ACTIVITY
The lines to reproduce run from the one containing "tail.interior && !tailOver;" to the end of the listing. Reproduce them exactly, both ends included, and nothing else.

= Beginning of Section =

File: src/rtl/img_tile_loader_if.sv
// Memory read port and local image buffer write port of the tile loader.
interface img_tile_loader_if #(
   parameter int unsigned DATA_W = 16,
   parameter int unsigned ADDR_W = 16,
   parameter int unsigned BUF_AW = 12
);
   logic              mem_rd_en;
   logic [ADDR_W-1:0] mem_addr;
   logic [DATA_W-1:0] mem_rd_data;
   logic              buf_we;
   logic [BUF_AW-1:0] buf_addr;
   logic [DATA_W-1:0] buf_data;

   modport master (
      output mem_rd_en, mem_addr, buf_we, buf_addr, buf_data,
      input  mem_rd_data
   );

   modport slave (
      input  mem_rd_en, mem_addr, buf_we, buf_addr, buf_data,
      output mem_rd_data
   );
endinterface

File: src/rtl/img_tile_loader.sv
// Copies a C-channel N x N feature map from CNN memory into the local image
// buffer, one element per cycle, with an optional one-pixel zero border.
module img_tile_loader #(
   parameter int unsigned DATA_W  = 16,
   parameter int unsigned ADDR_W  = 16,
   parameter int unsigned SIZE_W  = 6,
   parameter int unsigned CH_W    = 3,
   parameter int unsigned BUF_AW  = 12,
   parameter int unsigned MEM_LAT = 1
) (
   input  logic              clk,
   input  logic              reset,
   input  logic              start,
   input  logic [ADDR_W-1:0] base_addr,
   input  logic [SIZE_W-1:0] img_size,
   input  logic [CH_W-1:0]   num_ch,
   input  logic [ADDR_W-1:0] ch_stride,
   input  logic              pad_en,
   img_tile_loader_if.master bus,
   output logic              busy,
   output logic              done,
   output logic              overflow
);
   localparam int unsigned S_W   = SIZE_W + 1;
   localparam int unsigned K_RAW = CH_W + 2 * S_W;
   localparam int unsigned K_W   = (K_RAW > BUF_AW) ? K_RAW : BUF_AW + 1;

   typedef enum logic [1:0] {IDLE, ISSUE, DRAIN, FIN} stateT;
   typedef struct packed {
      logic           valid;
      logic           interior;
      logic [K_W-1:0] k;
   } pipeT;

   stateT state, nextState;

   logic [SIZE_W-1:0] cfgN;
   logic [CH_W-1:0]   cfgC;
   logic [ADDR_W-1:0] cfgStride;
   logic              cfgPad;
   logic [S_W-1:0]    cfgS;

   logic [CH_W-1:0]   chIdx;
   logic [S_W-1:0]    rowIdx, colIdx;
   logic [K_W-1:0]    kIdx;
   logic [ADDR_W-1:0] chBase, rowAddr;

   pipeT pipe [MEM_LAT];
   pipeT tail;
   logic tailOver, pipeBusy, bufInterior;

   logic              inIdle, emptyMap, issuing, border, lastCol, lastRow, lastElem;
   logic [SIZE_W-1:0] effN;
   logic [CH_W-1:0]   effC, curCh;
   logic [ADDR_W-1:0] effStride, padOff, curChBase, curRowAddr, elemAddr;
   logic              effPad;
   logic [S_W-1:0]    effS, curRow, curCol;
   logic [K_W-1:0]    curK;

   logic              memRdEnNext, busyNext, doneNext;
   logic [ADDR_W-1:0] memAddrNext;

   // In IDLE the element about to issue is element 0 of the map on the inputs.
   always_comb begin
      inIdle     = (state == IDLE);
      effN       = inIdle ? img_size  : cfgN;
      effC       = inIdle ? num_ch    : cfgC;
      effStride  = inIdle ? ch_stride : cfgStride;
      effPad     = inIdle ? pad_en    : cfgPad;
      effS       = inIdle ? S_W'(img_size) + (pad_en ? S_W'(2) : S_W'(0)) : cfgS;
      padOff     = effPad ? ADDR_W'(effN) : ADDR_W'(0);
      curCh      = inIdle ? '0 : chIdx;
      curRow     = inIdle ? '0 : rowIdx;
      curCol     = inIdle ? '0 : colIdx;
      curK       = inIdle ? '0 : kIdx;
      curChBase  = inIdle ? base_addr : chBase;
      curRowAddr = inIdle ? base_addr - padOff : rowAddr;
      emptyMap   = (effN == '0) || (effC == '0);
      issuing    = inIdle ? (start && !emptyMap) : (state == ISSUE);
      lastCol    = (curCol == effS - S_W'(1));
      lastRow    = (curRow == effS - S_W'(1));
      lastElem   = lastCol && lastRow && (curCh == effC - CH_W'(1));
      border     = effPad && ((curRow == '0) || lastRow || (curCol == '0) || lastCol);
      elemAddr   = curRowAddr + ADDR_W'(curCol) - ADDR_W'(effPad);
   end

   always_comb begin
      pipeBusy = 1'b0;
      for (int j = 0; j < int'(MEM_LAT); j++) pipeBusy = pipeBusy | pipe[j].valid;
   end

   assign tail     = pipe[MEM_LAT-1];
   assign tailOver = (tail.k >> BUF_AW) != '0;

   always_ff @(posedge clk) begin
      if (reset) state <= IDLE;
      else       state <= nextState;
   end

   always_comb begin
      nextState = state;
      case (state)
         IDLE:    if (start) nextState = (emptyMap || lastElem) ? DRAIN : ISSUE;
         ISSUE:   if (lastElem) nextState = DRAIN;
         DRAIN:   if (!pipeBusy) nextState = FIN;
         FIN:     nextState = IDLE;
         default: nextState = IDLE;
      endcase
   end

   always_comb begin
      memRdEnNext = issuing && !border;
      memAddrNext = memRdEnNext ? elemAddr : ADDR_W'(0);
      busyNext    = (nextState != IDLE);
      doneNext    = (nextState == FIN);
   end

   // Border zeros ride the same pipeline as reads so buffer order is kept.
   always_ff @(posedge clk) begin
      if (reset) begin
         bus.mem_rd_en <= 1'b0;
         bus.mem_addr  <= '0;
         bus.buf_we    <= 1'b0;
         bus.buf_addr  <= '0;
         bufInterior   <= 1'b0;
         busy          <= 1'b0;
         done          <= 1'b0;
         overflow      <= 1'b0;
         cfgN          <= '0;
         cfgC          <= '0;
         cfgStride     <= '0;
         cfgPad        <= 1'b0;
         cfgS          <= '0;
         chIdx         <= '0;
         rowIdx        <= '0;
         colIdx        <= '0;
         kIdx          <= '0;
         chBase        <= '0;
         rowAddr       <= '0;
         for (int j = 0; j < int'(MEM_LAT); j++) pipe[j] <= '0;
      end else begin
         bus.mem_rd_en <= memRdEnNext;
         bus.mem_addr  <= memAddrNext;
         busy          <= busyNext;
         done          <= doneNext;

         if (inIdle && start) begin
            cfgN      <= img_size;
            cfgC      <= num_ch;
            cfgStride <= ch_stride;
            cfgPad    <= pad_en;
            cfgS      <= effS;
            overflow  <= 1'b0;
         end

         if (issuing) begin
            kIdx   <= curK + K_W'(1);
            colIdx <= lastCol ? '0 : curCol + S_W'(1);
            if (!lastCol) begin
               rowIdx  <= curRow;
               chIdx   <= curCh;
               chBase  <= curChBase;
               rowAddr <= curRowAddr;
            end else if (!lastRow) begin
               rowIdx  <= curRow + S_W'(1);
               chIdx   <= curCh;
               chBase  <= curChBase;
               rowAddr <= curRowAddr + ADDR_W'(effN);
            end else begin
               rowIdx  <= '0;
               chIdx   <= curCh + CH_W'(1);
               chBase  <= curChBase + effStride;
               rowAddr <= curChBase + effStride - padOff;
            end
         end

         pipe[0] <= '{valid: issuing, interior: memRdEnNext, k: curK};
         for (int j = 1; j < int'(MEM_LAT); j++) pipe[j] <= pipe[j-1];

         bus.buf_we   <= tail.valid && !tailOver;
         bus.buf_addr <= (tail.valid && !tailOver) ? BUF_AW'(tail.k) : BUF_AW'(0);
         bufInterior  <= tail.valid && tail.interior && !tailOver;
         if (tail.valid && tailOver) overflow <= 1'b1;
      end
   end

   assign bus.buf_data = bufInterior ? bus.mem_rd_data : DATA_W'(0);
endmodule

= End of Section =

RESULT FOR THIS TASK
         bufInterior  <= tail.valid && tail.interior && !tailOver;
         if (tail.valid && tailOver) overflow <= 1'b1;
      end
   end

   assign bus.buf_data = bufInterior ? bus.mem_rd_data : DATA_W'(0);
endmodule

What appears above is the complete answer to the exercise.